Acrylic acid polymer ratio of particles having a particle size greater than the are and 800nm or less is 70% or less, preparation and spray drying containing sodium carbonate and sodium sulfate, viewed including the burkeite, sodium carbonate and Sodium sulfate
The total content of thorium is the weight ratio to the content of the polymer.
The method for producing a group of granules for supporting a surfactant, which is 19/1 to 1/2 . 2. The method for producing surfactant-supporting granules according to claim 1, wherein the acrylic acid-based polymer has a calcium ion-trapping capacity of 160 mgCaCO ₃ / g or more and a stability constant for calcium ions of 2.6 or more. . Wherein the particles for supporting a surfactant is, according to claim 1, the acrylic polymer containing 5-30 wt%, charcoal sodium and sodium sulfate in a weight ratio of 1 / 10-10 / 1 containing Alternatively, the method for producing the granules for supporting a surfactant according to item 2. 4. The method for producing granules for supporting a surfactant according to claim 1, wherein the acrylic acid-based polymer blended in the preparation liquid is in the form of an aqueous solution having a quinone content of 6 ppm or less. 5. The acrylic acid polymer is acrylic acid and / or
Alternatively, the amount of the monomer component other than the salt is acrylic acid and / or
Is less than 1 / 2.5 in molar ratio to the amount of salt
The granules for supporting a surfactant according to any one of claims 1 to 4.

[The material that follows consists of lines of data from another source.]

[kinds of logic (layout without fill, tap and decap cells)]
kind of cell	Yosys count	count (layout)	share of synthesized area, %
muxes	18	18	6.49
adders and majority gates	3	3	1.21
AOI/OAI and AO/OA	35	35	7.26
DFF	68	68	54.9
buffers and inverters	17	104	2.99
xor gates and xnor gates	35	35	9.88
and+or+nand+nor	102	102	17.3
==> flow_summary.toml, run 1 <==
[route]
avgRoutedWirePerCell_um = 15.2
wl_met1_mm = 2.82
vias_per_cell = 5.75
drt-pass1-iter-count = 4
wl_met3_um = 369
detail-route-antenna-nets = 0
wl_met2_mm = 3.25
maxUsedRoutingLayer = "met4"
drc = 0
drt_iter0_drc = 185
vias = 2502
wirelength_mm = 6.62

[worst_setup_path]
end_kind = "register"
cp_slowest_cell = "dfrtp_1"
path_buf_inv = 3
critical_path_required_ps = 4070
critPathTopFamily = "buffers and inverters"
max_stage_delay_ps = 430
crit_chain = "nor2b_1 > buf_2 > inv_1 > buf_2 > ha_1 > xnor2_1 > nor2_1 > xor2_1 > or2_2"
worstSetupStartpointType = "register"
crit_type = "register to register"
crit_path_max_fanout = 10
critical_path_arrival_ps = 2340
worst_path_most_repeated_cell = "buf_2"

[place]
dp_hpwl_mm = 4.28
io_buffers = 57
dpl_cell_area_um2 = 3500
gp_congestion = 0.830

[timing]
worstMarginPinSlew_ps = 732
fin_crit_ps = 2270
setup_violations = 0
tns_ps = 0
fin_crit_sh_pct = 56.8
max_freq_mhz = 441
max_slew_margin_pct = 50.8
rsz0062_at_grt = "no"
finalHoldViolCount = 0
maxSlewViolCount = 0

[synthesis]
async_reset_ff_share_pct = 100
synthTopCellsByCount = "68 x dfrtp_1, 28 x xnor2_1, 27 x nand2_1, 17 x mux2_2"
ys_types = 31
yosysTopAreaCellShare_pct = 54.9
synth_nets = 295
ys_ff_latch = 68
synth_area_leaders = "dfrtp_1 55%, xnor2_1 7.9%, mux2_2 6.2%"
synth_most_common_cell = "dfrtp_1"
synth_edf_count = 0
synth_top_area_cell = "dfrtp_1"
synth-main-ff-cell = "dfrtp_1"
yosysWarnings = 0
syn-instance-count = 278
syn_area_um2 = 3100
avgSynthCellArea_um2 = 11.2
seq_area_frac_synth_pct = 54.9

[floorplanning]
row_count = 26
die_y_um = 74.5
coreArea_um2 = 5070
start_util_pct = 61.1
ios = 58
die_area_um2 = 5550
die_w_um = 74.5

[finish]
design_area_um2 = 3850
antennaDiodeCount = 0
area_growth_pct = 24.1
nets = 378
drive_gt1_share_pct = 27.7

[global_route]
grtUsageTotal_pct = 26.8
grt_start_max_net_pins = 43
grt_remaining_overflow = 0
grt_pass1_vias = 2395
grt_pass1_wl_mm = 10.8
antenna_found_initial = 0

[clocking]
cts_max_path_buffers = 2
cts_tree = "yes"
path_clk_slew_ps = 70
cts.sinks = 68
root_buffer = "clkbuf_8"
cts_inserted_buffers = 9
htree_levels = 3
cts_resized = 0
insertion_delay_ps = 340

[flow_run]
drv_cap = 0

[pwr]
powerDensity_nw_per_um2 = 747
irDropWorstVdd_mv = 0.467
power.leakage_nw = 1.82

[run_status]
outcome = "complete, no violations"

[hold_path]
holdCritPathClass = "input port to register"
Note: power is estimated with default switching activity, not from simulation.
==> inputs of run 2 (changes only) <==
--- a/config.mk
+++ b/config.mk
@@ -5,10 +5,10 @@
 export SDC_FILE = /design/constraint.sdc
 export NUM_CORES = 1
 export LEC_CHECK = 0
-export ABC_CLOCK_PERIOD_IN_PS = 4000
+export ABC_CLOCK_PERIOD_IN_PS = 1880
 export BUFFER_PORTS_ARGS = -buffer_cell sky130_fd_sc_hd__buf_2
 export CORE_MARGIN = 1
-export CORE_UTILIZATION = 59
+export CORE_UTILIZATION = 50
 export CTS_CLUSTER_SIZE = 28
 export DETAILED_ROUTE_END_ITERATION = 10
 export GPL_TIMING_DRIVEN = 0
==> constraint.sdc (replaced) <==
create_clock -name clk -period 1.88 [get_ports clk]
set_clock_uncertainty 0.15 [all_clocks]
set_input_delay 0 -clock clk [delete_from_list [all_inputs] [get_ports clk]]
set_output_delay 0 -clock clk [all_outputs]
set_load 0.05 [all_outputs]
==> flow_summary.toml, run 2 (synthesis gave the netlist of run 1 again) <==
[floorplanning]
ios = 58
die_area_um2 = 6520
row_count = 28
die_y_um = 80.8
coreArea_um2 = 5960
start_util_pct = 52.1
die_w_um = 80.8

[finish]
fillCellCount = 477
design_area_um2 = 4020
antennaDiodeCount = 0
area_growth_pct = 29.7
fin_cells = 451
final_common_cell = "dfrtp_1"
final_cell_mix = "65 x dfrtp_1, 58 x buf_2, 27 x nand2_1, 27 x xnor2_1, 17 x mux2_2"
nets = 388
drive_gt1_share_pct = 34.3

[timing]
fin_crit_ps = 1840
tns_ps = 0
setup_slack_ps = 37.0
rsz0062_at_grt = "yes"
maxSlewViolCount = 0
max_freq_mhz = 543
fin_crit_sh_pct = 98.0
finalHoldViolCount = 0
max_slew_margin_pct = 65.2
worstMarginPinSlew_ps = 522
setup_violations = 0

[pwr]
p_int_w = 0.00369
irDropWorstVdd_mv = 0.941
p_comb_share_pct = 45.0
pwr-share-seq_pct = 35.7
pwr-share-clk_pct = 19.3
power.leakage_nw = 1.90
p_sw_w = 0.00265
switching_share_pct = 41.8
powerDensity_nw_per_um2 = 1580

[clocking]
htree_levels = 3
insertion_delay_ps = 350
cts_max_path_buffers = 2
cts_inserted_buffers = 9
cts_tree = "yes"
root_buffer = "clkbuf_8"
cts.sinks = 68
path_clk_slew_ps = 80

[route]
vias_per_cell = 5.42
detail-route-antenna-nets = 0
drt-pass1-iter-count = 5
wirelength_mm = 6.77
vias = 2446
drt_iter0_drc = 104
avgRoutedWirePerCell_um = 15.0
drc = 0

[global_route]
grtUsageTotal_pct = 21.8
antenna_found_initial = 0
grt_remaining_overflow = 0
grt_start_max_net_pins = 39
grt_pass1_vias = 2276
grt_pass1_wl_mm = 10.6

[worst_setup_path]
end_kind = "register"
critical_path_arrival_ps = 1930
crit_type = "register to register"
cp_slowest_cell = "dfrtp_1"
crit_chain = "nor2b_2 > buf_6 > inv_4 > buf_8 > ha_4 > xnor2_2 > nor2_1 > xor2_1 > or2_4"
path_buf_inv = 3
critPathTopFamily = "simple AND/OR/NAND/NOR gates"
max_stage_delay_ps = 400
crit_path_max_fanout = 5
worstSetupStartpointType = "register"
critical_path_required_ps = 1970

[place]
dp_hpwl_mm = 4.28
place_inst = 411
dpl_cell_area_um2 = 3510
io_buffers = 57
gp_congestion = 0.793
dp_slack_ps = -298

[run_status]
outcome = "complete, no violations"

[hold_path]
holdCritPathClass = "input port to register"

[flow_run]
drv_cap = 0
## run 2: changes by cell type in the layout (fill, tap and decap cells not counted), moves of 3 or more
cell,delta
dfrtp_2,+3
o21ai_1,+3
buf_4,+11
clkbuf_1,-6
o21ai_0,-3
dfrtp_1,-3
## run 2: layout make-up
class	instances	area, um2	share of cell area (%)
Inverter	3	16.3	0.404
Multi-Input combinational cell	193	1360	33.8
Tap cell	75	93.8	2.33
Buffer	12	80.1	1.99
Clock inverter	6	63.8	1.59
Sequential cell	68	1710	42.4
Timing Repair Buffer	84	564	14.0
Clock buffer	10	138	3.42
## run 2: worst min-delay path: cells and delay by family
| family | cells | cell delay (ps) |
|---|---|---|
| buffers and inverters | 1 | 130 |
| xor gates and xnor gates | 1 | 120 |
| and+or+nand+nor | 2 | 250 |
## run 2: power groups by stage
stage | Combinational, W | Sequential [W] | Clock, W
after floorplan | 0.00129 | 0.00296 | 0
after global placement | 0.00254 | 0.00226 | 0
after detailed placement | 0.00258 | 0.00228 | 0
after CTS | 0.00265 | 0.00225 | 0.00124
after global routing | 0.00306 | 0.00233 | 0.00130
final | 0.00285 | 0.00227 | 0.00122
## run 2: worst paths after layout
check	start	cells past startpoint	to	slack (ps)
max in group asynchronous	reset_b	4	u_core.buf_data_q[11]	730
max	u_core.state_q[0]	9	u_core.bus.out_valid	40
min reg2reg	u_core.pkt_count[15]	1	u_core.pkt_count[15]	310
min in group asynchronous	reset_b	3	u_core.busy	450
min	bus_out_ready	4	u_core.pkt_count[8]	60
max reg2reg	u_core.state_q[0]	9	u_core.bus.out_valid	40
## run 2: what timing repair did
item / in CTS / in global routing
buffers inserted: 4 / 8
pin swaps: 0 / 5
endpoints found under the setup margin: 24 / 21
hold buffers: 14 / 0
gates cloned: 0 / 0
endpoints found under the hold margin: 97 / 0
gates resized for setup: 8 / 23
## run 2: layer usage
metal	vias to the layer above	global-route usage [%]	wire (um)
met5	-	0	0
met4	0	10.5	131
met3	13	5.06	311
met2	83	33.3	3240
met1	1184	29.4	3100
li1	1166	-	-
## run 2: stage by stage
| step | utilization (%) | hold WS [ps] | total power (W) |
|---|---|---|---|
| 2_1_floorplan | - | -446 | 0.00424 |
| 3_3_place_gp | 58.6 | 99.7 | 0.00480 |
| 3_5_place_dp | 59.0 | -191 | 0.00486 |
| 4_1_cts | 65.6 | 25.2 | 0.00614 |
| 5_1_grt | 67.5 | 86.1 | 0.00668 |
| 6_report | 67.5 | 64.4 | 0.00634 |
[src/rtl/sram_ctrl.sv]
// Bus-to-asynchronous-SRAM controller: edge-triggered requests, 1..2 halfword phases of
// SETUP + WAIT strobe cycles, all SRAM pins registered.
module sram_ctrl
    import sram_ctrl_pkg::*;
#(
    parameter int unsigned WAIT = 2
) (
    input  logic        CLK,
    input  logic        RESET_n,
    RAM_IF.DEVICE       Bus,
    output logic [19:0] SRAM_A,
    output logic [15:0] SRAM_DQ_O,
    input  logic [15:0] SRAM_DQ_I,
    output logic        SRAM_DQ_OE,
    output logic        SRAM_CE_n,
    output logic        SRAM_OE_n,
    output logic        SRAM_WE_n,
    output logic        SRAM_UB_n,
    output logic        SRAM_LB_n
);

    localparam logic [3:0] WAIT_LAST = 4'(WAIT - 1);

    state_e      state_q, state_d;
    logic        oe_prev_q, we_prev_q, rf_prev_q;
    logic [20:0] addr_q, addr_d;
    logic [31:0] din_q, din_d;
    logic [1:0]  size_q, size_d;
    logic        write_q, write_d;
    logic        phase_q, phase_d;
    logic [3:0]  cnt_q, cnt_d;
    logic [15:0] rlo_q, rlo_d;
    logic [31:0] dout_q, dout_d;
    logic        ack_n_q, ack_n_d;
    logic        timing_q, timing_d;
    logic [19:0] a_q, a_d;
    logic [15:0] dq_o_q, dq_o_d;
    logic        dq_oe_q, dq_oe_d;
    logic        ce_n_q, ce_n_d, oe_n_q, oe_n_d, we_n_q, we_n_d;
    logic        ub_n_q, ub_n_d, lb_n_q, lb_n_d;

    logic        we_req_s, oe_req_s, rf_req_s, active_s, last_s;
    logic [7:0]  byte_s;
    logic [31:0] rd_word_s;
    logic [19:0] mux_a_s;
    logic [15:0] mux_dq_s;
    logic        mux_ub_n_s, mux_lb_n_s;

    assign we_req_s = we_prev_q & ~Bus.WE_n;
    assign oe_req_s = oe_prev_q & ~Bus.OE_n;
    assign rf_req_s = rf_prev_q & ~Bus.RFSH_n;
    assign last_s   = (cnt_q == WAIT_LAST);
    assign byte_s   = addr_q[0] ? SRAM_DQ_I[15:8] : SRAM_DQ_I[7:0];

    // Assemble the read result for the phase that is finishing.
    always_comb begin
        case (size_q)
            SIZE_8:  rd_word_s = {24'h000000, byte_s};
            SIZE_32: rd_word_s = {SRAM_DQ_I, rlo_q};
            default: rd_word_s = {16'h0000, SRAM_DQ_I};
        endcase
    end

    // FSM next state and request/datapath bookkeeping.
    always_comb begin
        state_d = state_q;
        addr_d  = addr_q;
        din_d   = din_q;
        size_d  = size_q;
        write_d = write_q;
        phase_d = phase_q;
        cnt_d   = cnt_q;
        rlo_d   = rlo_q;
        dout_d  = dout_q;
        case (state_q)
            IDLE: begin
                if (we_req_s || oe_req_s || rf_req_s) begin
                    addr_d  = Bus.ADDR[20:0];
                    din_d   = Bus.DIN;
                    size_d  = Bus.DIN_SIZE;
                    phase_d = 1'b0;
                    write_d = we_req_s;
                    state_d = (we_req_s || oe_req_s) ? SETUP : DONE;
                end else begin
                    state_d = IDLE;
                end
            end
            SETUP: begin
                cnt_d   = 4'd0;
                state_d = STROBE;
            end
            STROBE: begin
                if (last_s) begin
                    // A 32-bit read parks its low halfword until the high one arrives.
                    if (!write_q && (size_q == SIZE_32) && !phase_q) begin
                        rlo_d = SRAM_DQ_I;
                    end else if (!write_q) begin
                        dout_d = rd_word_s;
                    end else begin
                        dout_d = dout_q;
                    end
                    if ((size_q == SIZE_32) && !phase_q) begin
                        phase_d = 1'b1;
                        state_d = SETUP;
                    end else begin
                        state_d = DONE;
                    end
                end else begin
                    cnt_d = cnt_q + 4'd1;
                end
            end
            DONE:    state_d = IDLE;
            default: state_d = IDLE;
        endcase
    end

    sram_phase_mux u_phase_mux (
        .addr   (addr_d),
        .din    (din_d),
        .size   (size_d),
        .phase  (phase_d),
        .sram_a (mux_a_s),
        .dq_o   (mux_dq_s),
        .ub_n   (mux_ub_n_s),
        .lb_n   (mux_lb_n_s)
    );

    // Pin and handshake values for the cycle being entered, so they line up with state_q.
    always_comb begin
        active_s = (state_d == SETUP) || (state_d == STROBE);
        ce_n_d   = ~active_s;
        oe_n_d   = ~((state_d == STROBE) && !write_d);
        we_n_d   = ~((state_d == STROBE) && write_d);
        dq_oe_d  = active_s && write_d;
        if (active_s) begin
            a_d    = mux_a_s;
            ub_n_d = mux_ub_n_s;
            lb_n_d = mux_lb_n_s;
        end else begin
            a_d    = a_q;
            ub_n_d = 1'b1;
            lb_n_d = 1'b1;
        end
        if (active_s && write_d) begin
            dq_o_d = mux_dq_s;
        end else begin
            dq_o_d = dq_o_q;
        end
        // A refresh acknowledges for its single DONE cycle.
        ack_n_d  = ~(active_s || ((state_q == IDLE) && (state_d == DONE)));
        timing_d = (state_d == IDLE);
    end

    // State, latched request and registered outputs.
    always_ff @(posedge CLK or negedge RESET_n) begin
        if (!RESET_n) begin
            state_q   <= IDLE;
            oe_prev_q <= 1'b1;
            we_prev_q <= 1'b1;
            rf_prev_q <= 1'b1;
            addr_q    <= 21'd0;
            din_q     <= 32'd0;
            size_q    <= 2'd0;
            write_q   <= 1'b0;
            phase_q   <= 1'b0;
            cnt_q     <= 4'd0;
            rlo_q     <= 16'd0;
            dout_q    <= 32'd0;
            ack_n_q   <= 1'b1;
            timing_q  <= 1'b0;
            a_q       <= 20'd0;
            dq_o_q    <= 16'd0;
            dq_oe_q   <= 1'b0;
            ce_n_q    <= 1'b1;
            oe_n_q    <= 1'b1;
            we_n_q    <= 1'b1;
            ub_n_q    <= 1'b1;
            lb_n_q    <= 1'b1;
        end else begin
            state_q   <= state_d;
            oe_prev_q <= Bus.OE_n;
            we_prev_q <= Bus.WE_n;
            rf_prev_q <= Bus.RFSH_n;
            addr_q    <= addr_d;
            din_q     <= din_d;
            size_q    <= size_d;
            write_q   <= write_d;
            phase_q   <= phase_d;
            cnt_q     <= cnt_d;
            rlo_q     <= rlo_d;
            dout_q    <= dout_d;
            ack_n_q   <= ack_n_d;
            timing_q  <= timing_d;
            a_q       <= a_d;
            dq_o_q    <= dq_o_d;
            dq_oe_q   <= dq_oe_d;
            ce_n_q    <= ce_n_d;
            oe_n_q    <= oe_n_d;
            we_n_q    <= we_n_d;
            ub_n_q    <= ub_n_d;
            lb_n_q    <= lb_n_d;
        end
    end

    assign Bus.DOUT   = dout_q;
    assign Bus.ACK_n  = ack_n_q;
    assign Bus.TIMING = timing_q;
    assign SRAM_A     = a_q;
    assign SRAM_DQ_O  = dq_o_q;
    assign SRAM_DQ_OE = dq_oe_q;
    assign SRAM_CE_n  = ce_n_q;
    assign SRAM_OE_n  = oe_n_q;
    assign SRAM_WE_n  = we_n_q;
    assign SRAM_UB_n  = ub_n_q;
    assign SRAM_LB_n  = lb_n_q;

endmodule
$ cat src/rtl/btn_pkg.sv
// Shared types and helpers for the button press decoder.
// The state enum is common to all channels; the width helper sizes the tick counter.
package btn_pkg;

    typedef enum logic [1:0] {
        IDLE,
        PRESSED,
        HELD
    } btn_state_t;

    // Smallest unsigned width that can hold the larger of the two tick thresholds.
    function automatic int cnt_width(input int long_ticks, input int repeat_ticks);
        int m;
        m = (long_ticks > repeat_ticks) ? long_ticks : repeat_ticks;
        return $clog2(m + 1);
    endfunction

endpackage

$ cat src/rtl/btn_press_fsm.sv
// One button channel: classifies a debounced level into short, long and repeat pulses.
// A channel only arms after it has seen the button released, so a button held through reset stays silent.
module btn_press_fsm
    import btn_pkg::*;
#(
    parameter int LONG_PRESS_TICKS = 500,
    parameter int REPEAT_TICKS     = 100
) (
    input  logic clk,
    input  logic rst,
    input  logic en,
    input  logic btn,
    output logic pressed,
    output logic short_pulse,
    output logic long_pulse,
    output logic repeat_pulse
);

    localparam int CW = cnt_width(LONG_PRESS_TICKS, REPEAT_TICKS);
    localparam logic [CW-1:0] LONG_LAST = CW'(LONG_PRESS_TICKS - 1);
    localparam logic [CW-1:0] REP_LAST  = (REPEAT_TICKS > 0) ? CW'(REPEAT_TICKS - 1) : '0;

    btn_state_t    state;
    logic [CW-1:0] cnt;
    logic          armed;

    always_ff @(posedge clk) begin
        if (rst) begin
            state        <= IDLE;
            cnt          <= '0;
            armed        <= 1'b0;
            pressed      <= 1'b0;
            short_pulse  <= 1'b0;
            long_pulse   <= 1'b0;
            repeat_pulse <= 1'b0;
        end else begin
            // NOTE: pulses default low every cycle so each one lasts exactly one clk; all state uses <=.
            short_pulse  <= 1'b0;
            long_pulse   <= 1'b0;
            repeat_pulse <= 1'b0;
            if (!btn) begin
                armed <= 1'b1;
            end

            case (state)
                IDLE: begin
                    if (btn && armed) begin
                        state   <= PRESSED;
                        cnt     <= '0;
                        pressed <= 1'b1;
                    end
                end

                PRESSED: begin
                    if (!btn) begin
                        state       <= IDLE;
                        pressed     <= 1'b0;
                        short_pulse <= 1'b1;
                    end else if (en) begin
                        if (cnt == LONG_LAST) begin
                            state      <= HELD;
                            cnt        <= '0;
                            long_pulse <= 1'b1;
                        end else begin
                            cnt <= cnt + CW'(1);
                        end
                    end
                end

                HELD: begin
                    // Release wins over a coincident tick, so no repeat on the way out.
                    if (!btn) begin
                        state   <= IDLE;
                        pressed <= 1'b0;
                    end else if (en && (REPEAT_TICKS > 0)) begin
                        if (cnt == REP_LAST) begin
                            cnt          <= '0;
                            repeat_pulse <= 1'b1;
                        end else begin
                            cnt <= cnt + CW'(1);
                        end
                    end
                end

                default: begin
                    state   <= IDLE;
                    pressed <= 1'b0;
                end
            endcase
        end
    end

endmodule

How to make a group. 6. 0.0 measured by mercury porosimeter
The mode diameter of the pore volume distribution of 1 to 3 μm is 1.5 μm or less, and the pore volume of 0.01 to 3 μm is 0.3 mL / g.
It is above, and the granule strength is 15 MPa or more.

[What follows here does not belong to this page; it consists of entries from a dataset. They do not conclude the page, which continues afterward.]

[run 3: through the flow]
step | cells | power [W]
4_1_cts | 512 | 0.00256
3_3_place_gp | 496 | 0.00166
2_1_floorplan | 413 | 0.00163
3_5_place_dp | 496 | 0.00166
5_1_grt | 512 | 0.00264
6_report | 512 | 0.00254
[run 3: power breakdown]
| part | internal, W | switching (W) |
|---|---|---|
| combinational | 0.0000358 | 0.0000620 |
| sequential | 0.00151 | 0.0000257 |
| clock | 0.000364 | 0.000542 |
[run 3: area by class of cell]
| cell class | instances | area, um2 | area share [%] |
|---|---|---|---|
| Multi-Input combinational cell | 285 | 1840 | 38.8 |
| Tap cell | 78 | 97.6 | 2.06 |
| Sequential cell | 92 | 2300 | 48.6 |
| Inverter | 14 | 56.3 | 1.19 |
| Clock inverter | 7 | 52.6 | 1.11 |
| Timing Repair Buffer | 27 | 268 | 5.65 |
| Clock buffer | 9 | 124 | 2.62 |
--- config.mk ---
export PLATFORM = sky130hd
export DESIGN_NAME = uart_rx_fifo_flat
export DESIGN_NICKNAME = d
export VERILOG_FILES = /design/src/rtl/uart_pkg.sv /design/src/rtl/uart_rx_fifo_if.sv /design/src/rtl/sync_fifo.sv /design/src/rtl/uart_rx_fifo.sv /design/src/flat_wrapper.sv
export SDC_FILE = /design/constraint.sdc
export NUM_CORES = 1
export LEC_CHECK = 0
export BUFFER_PORTS_ARGS = -buffer_cell sky130_fd_sc_hd__buf_4
export CORE_MARGIN = 2
export CORE_UTILIZATION = 40
export CTS_CLUSTER_SIZE = 25
export DETAILED_ROUTE_END_ITERATION = 10
export PLACE_DENSITY = 0.68
export SYNTH_ARGS = -nofsm -noshare
export SYNTH_HDL_FRONTEND = slang
export SYNTH_SLANG_ARGS = --single-unit
--- constraint.sdc ---
create_clock -name clk -period 2.55 [get_ports clk]
set_input_delay 0.6375 -clock clk [delete_from_list [all_inputs] [get_ports clk]]
set_output_delay 0.6375 -clock clk [all_outputs]
set_load 0.005 [all_outputs]
### config.mk
export PLATFORM = sky130hd
export DESIGN_NAME = fifo_rd_port
export DESIGN_NICKNAME = d
export VERILOG_FILES = /design/src/rtl/fifo_rd_port.sv
export SDC_FILE = /design/constraint.sdc
export NUM_CORES = 1
export LEC_CHECK = 0
export CORE_MARGIN = 1
export CORE_UTILIZATION = 40
export CTS_BUF_LIST = sky130_fd_sc_hd__clkbuf_4 sky130_fd_sc_hd__clkbuf_8
export DETAILED_ROUTE_END_ITERATION = 10
export GPL_TIMING_DRIVEN = 0
export PLACE_DENSITY_LB_ADDON = 0.3
export SYNTH_ARGS = -nofsm -noshare
export SYNTH_HDL_FRONTEND = slang
export SYNTH_SLANG_ARGS = --single-unit
### constraint.sdc
create_clock -name clk -period 6.8 [get_ports clk]
set_input_delay 1.02 -clock clk [delete_from_list [all_inputs] [get_ports clk]]
set_output_delay 1.02 -clock clk [all_outputs]
set_load 0.01 [all_outputs]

5. A group of granules for supporting a surfactant obtained by the method according to any one of 5 to 6 . 7. The particle size on the large particle size side where the weight average molecular weight is 3,000 to 100,000 and the height of the peak including 10 nm in the light scattering measurement is attenuated to half the maximum value, and the particle size on the large particle size side is 32 nm.
It contains 5 to 30% by weight of an acrylic acid-based polymer in which the ratio of particles having a particle size of 800 nm or less is 70% or less, and sodium carbonate and sodium sulfate are contained in a weight ratio of 1/10 to 10 /. 1. A group of surfactant-containing granules containing burkeite, wherein the total content of sodium carbonate and sodium sulfate is 19/1 to 1/2 with respect to the polymer content. 8. The acrylic acid-based polymer has a calcium ion-capturing ability of 160 mgCaCO ₃ / g or more and a stability constant for calcium ions of 2.6 or more.
7. A group of granules for supporting a surfactant according to 7 . 9. The acrylic acid polymer is acrylic acid and / or
Alternatively, the amount of the monomer component other than the salt is acrylic acid and / or
Is less than 1 / 2.5 in molar ratio to the amount of salt
A group of granules for supporting a surfactant according to claim 7 or 8. 10. A detergent particle group in which 10 to 100 parts by weight of a surfactant composition is supported with respect to 100 parts by weight of the surfactant-supporting granule group according to any one of claims 6 to 9 . 11. The detergent particle group according to claim 10 is 50 to 50.
A detergent composition containing 100% by weight and having an average particle size of 150 to 500 μm and a bulk density of 500 to 1000 g / L.